Сегодня повезло и Николаю: в кармане у него лежит красный талончик со штампом биржи труда. Он идет по утреннему Мурому в торговый порт разгружать баржу с арбузами. Пройдя мимо собора, Николай пересек базарную площадь, уставленную возами, по зеленому, поросшему травой склону спустился к реке и, шурша крупным речным песком, пошел к причалам.
На пристани около большой, груженной зелеными полосатыми арбузами баржи уже суетился артельщик в чесучовом пиджаке и соломенной шляпе. Критически оглядев Николая, он забрал у него заветный красный талон и спрятал его в свой толстый, под крокодиловую кожу, бумажник.
Работать начали дружно. Расставились цепочкой, и тяжелые, звонкие арбузы, словно мячи, перепрыгивая из рук в руки, один за одним взлетали наверх к дороге, где их уже ожидали подводы.
Рядом с Николаем работал коренастый, ладно скроенный парень. Николай про себя назвал его вратарем — так ловко, словно играючи, он подхватывал летящие арбузы.
Подошло время обеда. Николай быстро разделся и с края баржи нырнул в реку. Холодная вода приятно обожгла тело. Вынырнув, он повернулся на бок и поплыл саженками, широко замахиваясь и энергично отталкиваясь ногами. Прохладные струйки смывали остатки усталости с натруженных однообразной работой мышц.
Вслед за ним в реку прыгнул «вратарь». Как оказалось, плавал он лучше Николая, и, как ни старался тот, расстояние между ними быстро сокращалось. Поравнявшись, оба легли отдыхать на воду.
— А ты здорово плаваешь, — не без зависти сказал Николай.
— Кролем, — ответил парень.
— Как? — переспросил Николай, услышав непонятное слово.
— Кролем, — повторил парень, — это стиль такой. Хочешь, научу? У тебя пойдет, ты на воде хорошо держишься.
Пообедав большим спелым арбузом с краюхой белейшего, пружинистого ситного, повалялись на нагретом солнцем песке и, снова построившись цепочкой, стали продолжать разгрузку. Подхватив из рук хмурого, молчаливого дядьки арбуз, Николай перебрасывал его «вратарю», он уже знал, что зовут его Леня Крещук.

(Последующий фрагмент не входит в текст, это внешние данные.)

<file path="src/acs_defs.svh">
`ifndef ACS_DEFS_SVH
`define ACS_DEFS_SVH
// ----------------------------------------------------------------------
// Clock and register map
// ----------------------------------------------------------------------
`define ACS_CLK_NS      100
`define ACS_OFS_SETUP   6'h01
`define ACS_OFS_CAL     6'h02
`define ACS_OFS_DROP    6'h04
`define ACS_SETUP_RST   16'hFB68
`define ACS_CAL_RST     15'h1000
`define ACS_DROP_RST    16'h0000
// ----------------------------------------------------------------------
// Converter setup field positions
// ----------------------------------------------------------------------
`define ACS_MODE_HI     15
`define ACS_MODE_LO     12
`define ACS_BCT_HI      11
`define ACS_BCT_LO      9
`define ACS_DCT_HI      8
`define ACS_DCT_LO      6
`define ACS_TCT_HI      5
`define ACS_TCT_LO      3
`define ACS_AVG_HI      2
`define ACS_AVG_LO      0
`define ACS_CAL_HI      14
// ----------------------------------------------------------------------
// Conversion times in microseconds, and derived cycle counts
// ----------------------------------------------------------------------
`define ACS_CT0_US      50
`define ACS_CT1_US      84
`define ACS_CT2_US      150
`define ACS_CT3_US      280
`define ACS_CT4_US      540
`define ACS_CT5_US      1052
`define ACS_CT6_US      2074
`define ACS_CT7_US      4120
`define ACS_CT_CYC(us)  ((us) * 1000 / `ACS_CLK_NS)
`endif

</file>
<file path="src/acs_pkg.sv">
package acs_pkg;
  typedef enum logic {ACS_IDLE, ACS_RUN} acs_phase_t;
  typedef enum logic [1:0] {ACS_CH_BUS, ACS_CH_DROP, ACS_CH_TEMP}
    acs_chan_t;

  typedef struct packed {
    logic [15:0] cnt;
    logic        running;
    logic        done;
  } acs_timer_st_t;

  typedef struct packed {
    logic [15:0]        setup;
    logic [14:0]        cal;
    logic [15:0]        drop;
    logic signed [25:0] acc;
    logic [10:0]        avgCnt;
    acs_chan_t          chan;
    acs_phase_t         phase;
    logic               waiting;
    logic               start;
    logic               kill;
    logic               ready;
    logic               spanNarrow;
    logic [15:0]        rdData;
  } acs_state_t;
endpackage : acs_pkg

</file>
<file path="src/acs_conv_if.sv">
interface acs_conv_if;
  logic       start;
  logic       kill;
  logic [2:0] code;
  logic       done;
  modport seq   (output start, output kill, output code, input done);
  modport timer (input start, input kill, input code, output done);
endinterface : acs_conv_if

</file>
<file path="src/acs_conv_timer.sv">
`include "acs_defs.svh"
module acs_conv_timer
  import acs_pkg::*;
#(
  parameter int unsigned CT5_CYC = `ACS_CT_CYC(`ACS_CT5_US),
  parameter int unsigned CT6_CYC = `ACS_CT_CYC(`ACS_CT6_US),
  parameter int unsigned CT7_CYC = `ACS_CT_CYC(`ACS_CT7_US)
)(
  input wire logic clk,
  input wire logic reset,
  acs_conv_if.timer cv
);
  acs_timer_st_t st_r;
  acs_timer_st_t st_nxt;

  // --------------------------------------------------------------------
  // Eight-step conversion time table
  // --------------------------------------------------------------------
  function automatic logic [15:0] ctCycles(input logic [2:0] code);
    unique case (code)
      3'h0: ctCycles = 16'(`ACS_CT_CYC(`ACS_CT0_US));
      3'h1: ctCycles = 16'(`ACS_CT_CYC(`ACS_CT1_US));
      3'h2: ctCycles = 16'(`ACS_CT_CYC(`ACS_CT2_US));
      3'h3: ctCycles = 16'(`ACS_CT_CYC(`ACS_CT3_US));
      3'h4: ctCycles = 16'(`ACS_CT_CYC(`ACS_CT4_US));
      3'h5: ctCycles = 16'(CT5_CYC);
      3'h6: ctCycles = 16'(CT6_CYC);
      3'h7: ctCycles = 16'(CT7_CYC);
    endcase
  endfunction : ctCycles

  // --------------------------------------------------------------------
  // Countdown
  // --------------------------------------------------------------------
  always_comb begin
    st_nxt      = st_r;
    st_nxt.done = 1'b0;
    if (cv.kill) begin
      st_nxt.running = 1'b0;
      st_nxt.cnt     = 16'h0000;
    end else if (cv.start) begin
      st_nxt.running = 1'b1;
      st_nxt.cnt     = ctCycles(cv.code) - 16'h0001;
    end else if (st_r.running) begin
      if (st_r.cnt == 16'h0000) begin
        st_nxt.running = 1'b0;
        st_nxt.done    = 1'b1;
      end else begin
        st_nxt.cnt = st_r.cnt - 16'h0001;
      end
    end
  end

  always_ff @(posedge clk or posedge reset) begin
    if (reset) begin
      st_r <= '0;
    end else begin
      st_r <= st_nxt;
    end
  end

  assign cv.done = st_r.done;
endmodule : acs_conv_timer

</file>
<file path="src/acs_top.sv">
// How it works
// Mode field bits 15-12, reset F; 0/8 shut down
// Codes 1-7: one triggered pass, mask bus/drop/temp
// Codes 9-F: continuous conversion of masked channels
// Bits 11-9 set bus conversion time
// Bits 8-6 set drop conversion time
// Bits 5-3 set temperature conversion time
// Bits 2-0 pick 1..1024 samples, all channels; only the drop result is averaged here
// Averaged result written only after full run
// Constant register: 15 writable bits, reset 1000h
// Constant drives current math and its resolution
// Drop result: read-only signed 16-bit word
// Span bit picks wide or narrow drop range
// Single shot stops, holds, rearms on write
`include "acs_defs.svh"
module acs_top
  import acs_pkg::*;
#(
  parameter int unsigned CT5_CYC = `ACS_CT_CYC(`ACS_CT5_US),
  parameter int unsigned CT6_CYC = `ACS_CT_CYC(`ACS_CT6_US),
  parameter int unsigned CT7_CYC = `ACS_CT_CYC(`ACS_CT7_US)
)(
  input  wire logic        clk,
  input  wire logic        reset,
  input  wire logic [5:0]  regAddr,
  input  wire logic [15:0] regWrData,
  input  wire logic        regWr,
  input  wire logic        regRd,
  output logic      [15:0] regRdData,
  input  wire logic [15:0] dropSample,
  input  wire logic        inputSpanSelect,
  output logic             spanNarrow,
  output logic      [14:0] senseConstant,
  output logic             convActive,
  output logic      [1:0]  convChannel,
  output logic             convStart,
  output logic             resultReady
);
  acs_state_t st_r;
  acs_state_t st_nxt;
  acs_conv_if cv ();

  acs_conv_timer #(
    .CT5_CYC (CT5_CYC),
    .CT6_CYC (CT6_CYC),
    .CT7_CYC (CT7_CYC)
  ) u_timer (
    .clk   (clk),
    .reset (reset),
    .cv    (cv)
  );

  // --------------------------------------------------------------------
  // Field views
  // --------------------------------------------------------------------
  logic [3:0]  mode;
  logic [2:0]  chanMask;
  logic        continuous;
  logic [3:0]  avgShift;
  logic [10:0] avgLast;
  logic [2:0]  ctCode;

  assign mode       = st_r.setup[`ACS_MODE_HI:`ACS_MODE_LO];
  assign chanMask   = mode[2:0];
  assign continuous = mode[3];

  // Sample count is a power of two, so the mean is a plain shift
  always_comb begin
    unique case (st_r.setup[`ACS_AVG_HI:`ACS_AVG_LO])
      3'h0: avgShift = 4'h0;
      3'h1: avgShift = 4'h2;
      3'h2: avgShift = 4'h4;
      3'h3: avgShift = 4'h6;
      3'h4: avgShift = 4'h7;
      3'h5: avgShift = 4'h8;
      3'h6: avgShift = 4'h9;
      3'h7: avgShift = 4'hA;
    endcase
  end
  assign avgLast = (11'h001 << avgShift) - 11'h001;

  always_comb begin
    unique case (st_r.chan)
      ACS_CH_BUS:  ctCode = st_r.setup[`ACS_BCT_HI:`ACS_BCT_LO];
      ACS_CH_DROP: ctCode = st_r.setup[`ACS_DCT_HI:`ACS_DCT_LO];
      ACS_CH_TEMP: ctCode = st_r.setup[`ACS_TCT_HI:`ACS_TCT_LO];
      default:     ctCode = 3'h0;
    endcase
  end

  assign cv.start = st_r.start;
  assign cv.kill  = st_r.kill;
  assign cv.code  = ctCode;

  // --------------------------------------------------------------------
  // Next state
  // --------------------------------------------------------------------
  logic        advance;
  logic        chanOn;
  logic [15:0] mean;

  always_comb begin
    st_nxt            = st_r;
    st_nxt.start      = 1'b0;
    st_nxt.kill       = 1'b0;
    st_nxt.ready      = 1'b0;
    st_nxt.spanNarrow = inputSpanSelect;
    advance           = 1'b0;
    chanOn            = 1'b0;
    mean              = 16'(st_r.acc >>> avgShift);

    // Sequencer: bus, drop, temperature in turn, skipping masked ones
    if (st_r.phase == ACS_RUN) begin
      unique case (st_r.chan)
        ACS_CH_BUS:  chanOn = chanMask[0];
        ACS_CH_DROP: chanOn = chanMask[1];
        ACS_CH_TEMP: chanOn = chanMask[2];
        default:     chanOn = 1'b0;
      endcase
      if (!st_r.waiting) begin
        if (chanOn) begin
          st_nxt.start   = 1'b1;
          st_nxt.waiting = 1'b1;
        end else begin
          advance = 1'b1;
        end
      end else if (cv.done) begin
        st_nxt.waiting = 1'b0;
        advance        = 1'b1;
        if (st_r.chan == ACS_CH_DROP) begin
          st_nxt.acc = st_r.acc + 26'(signed'(dropSample));
        end
      end
    end

    if (advance) begin
      if (st_r.chan == ACS_CH_TEMP) begin
        st_nxt.chan = ACS_CH_BUS;
        if (st_r.avgCnt == avgLast) begin
          // Results move only at the end of the whole run
          if (chanMask[1]) begin
            st_nxt.drop = mean;
          end
          st_nxt.ready  = 1'b1;
          st_nxt.avgCnt = 11'h000;
          st_nxt.acc    = '0;
          if (!continuous) begin
            st_nxt.phase = ACS_IDLE;
          end
        end else begin
          st_nxt.avgCnt = st_r.avgCnt + 11'h001;
        end
      end else begin
        st_nxt.chan = acs_chan_t'(st_r.chan + 2'h1);
      end
    end

    // Register writes; a setup write restarts the sequence
    if (regWr) begin
      unique case (regAddr)
        `ACS_OFS_SETUP: begin
          st_nxt.setup   = regWrData;
          st_nxt.kill    = 1'b1;
          st_nxt.start   = 1'b0;
          st_nxt.waiting = 1'b0;
          st_nxt.chan    = ACS_CH_BUS;
          st_nxt.avgCnt  = 11'h000;
          st_nxt.acc     = '0;
          // Zero mask means shutdown: codes 0h and 8h
          st_nxt.phase = (regWrData[`ACS_MODE_LO +: 3] != 3'h0)
                         ? ACS_RUN : ACS_IDLE;
        end
        `ACS_OFS_CAL: begin
          st_nxt.cal = regWrData[`ACS_CAL_HI:0];
        end
        default: begin
        end
      endcase
    end

    // Read data registered one cycle after the strobe
    if (regRd) begin
      unique case (regAddr)
        `ACS_OFS_SETUP: st_nxt.rdData = st_r.setup;
        `ACS_OFS_CAL:   st_nxt.rdData = {1'b0, st_r.cal};
        `ACS_OFS_DROP:  st_nxt.rdData = st_r.drop;
        default:        st_nxt.rdData = 16'h0000;
      endcase
    end
  end

  // --------------------------------------------------------------------
  // State register
  // --------------------------------------------------------------------
  always_ff @(posedge clk or posedge reset) begin
    if (reset) begin
      st_r            <= '0;
      st_r.setup      <= `ACS_SETUP_RST;
      st_r.cal        <= `ACS_CAL_RST;
      st_r.drop       <= `ACS_DROP_RST;
      // Reset mode is continuous, so conversion starts at once
      st_r.phase      <= ACS_RUN;
      st_r.chan       <= ACS_CH_BUS;
    end else begin
      st_r <= st_nxt;
    end
  end

  // --------------------------------------------------------------------
  // Outputs
  // --------------------------------------------------------------------
  assign regRdData     = st_r.rdData;
  assign spanNarrow    = st_r.spanNarrow;
  assign senseConstant = st_r.cal;
  assign convActive    = st_r.waiting;
  assign convChannel   = st_r.chan;
  assign convStart     = st_r.start;
  assign resultReady   = st_r.ready;
endmodule : acs_top

</file>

К вечеру, когда «все косточки заплакали», как выразился один из грузчиков, пришел чесучовый артельщик. Походив по пристани и удовлетворенно поцокав языком, он достал свой крокодиловый бумажник и выдал каждому члену артели сегодняшний заработок.
— Завтра чтобы в семь все здесь были, — наказал он. — Работой я вас обеспечу дня на два, на три.
4
Большое серое здание, окруженное деревьями, было, пожалуй, самым крупным сооружением в поселке. Строилось оно еще при владельце Казанской железной дороги фон Мекке и называлось тогда Народным домом, а сейчас там был рабочий клуб Муромского узла.
Войдя в вестибюль, Леня Крещук повел своего нового товарища по широкой лестнице на второй этаж. Где-то далеко, приглушенный закрытой дверью, репетировал духовой оркестр. В одной из комнат слышались звуки баяна и молодые голоса.
— Вот привел вам артиста, баяниста и хорошего парня, — возгласил Леня, открывая дверь и пропуская Николая.
— Внимание! — воскликнул баянист. — На нашей репетиции присутствуют посторонние лица. Прошу быть внимательнее. Начали — три-четыре!
Мы синеблузники,
Мы профсоюзники,
Мы не бояны-соловьи! —
дружно запели ребята.
— Вася, ну как тебе не стыдно, откуда у тебя такая рабоче-крестьянская улыбка? Ведь ты же буржуя изображаешь, — балагурил баянист. — Ну, поехали!.. А ты что молчишь? — обрушился он на Николая. — Безработный? Мы тебя тут в рабочие произведем. Контру будешь язвить. Три-четыре!
Николай улыбнулся, и звонкий его тенорок влился в общий хор.
В комнату вошел худенький веснушчатый парень с комсомольским значком на выцветшей гимнастерке.
— Рябов Лев, — представился он солидным баском, пожимая руку Николаю.
— Он хоть и лев, — вмешался баянист, — но смирный, не кусается.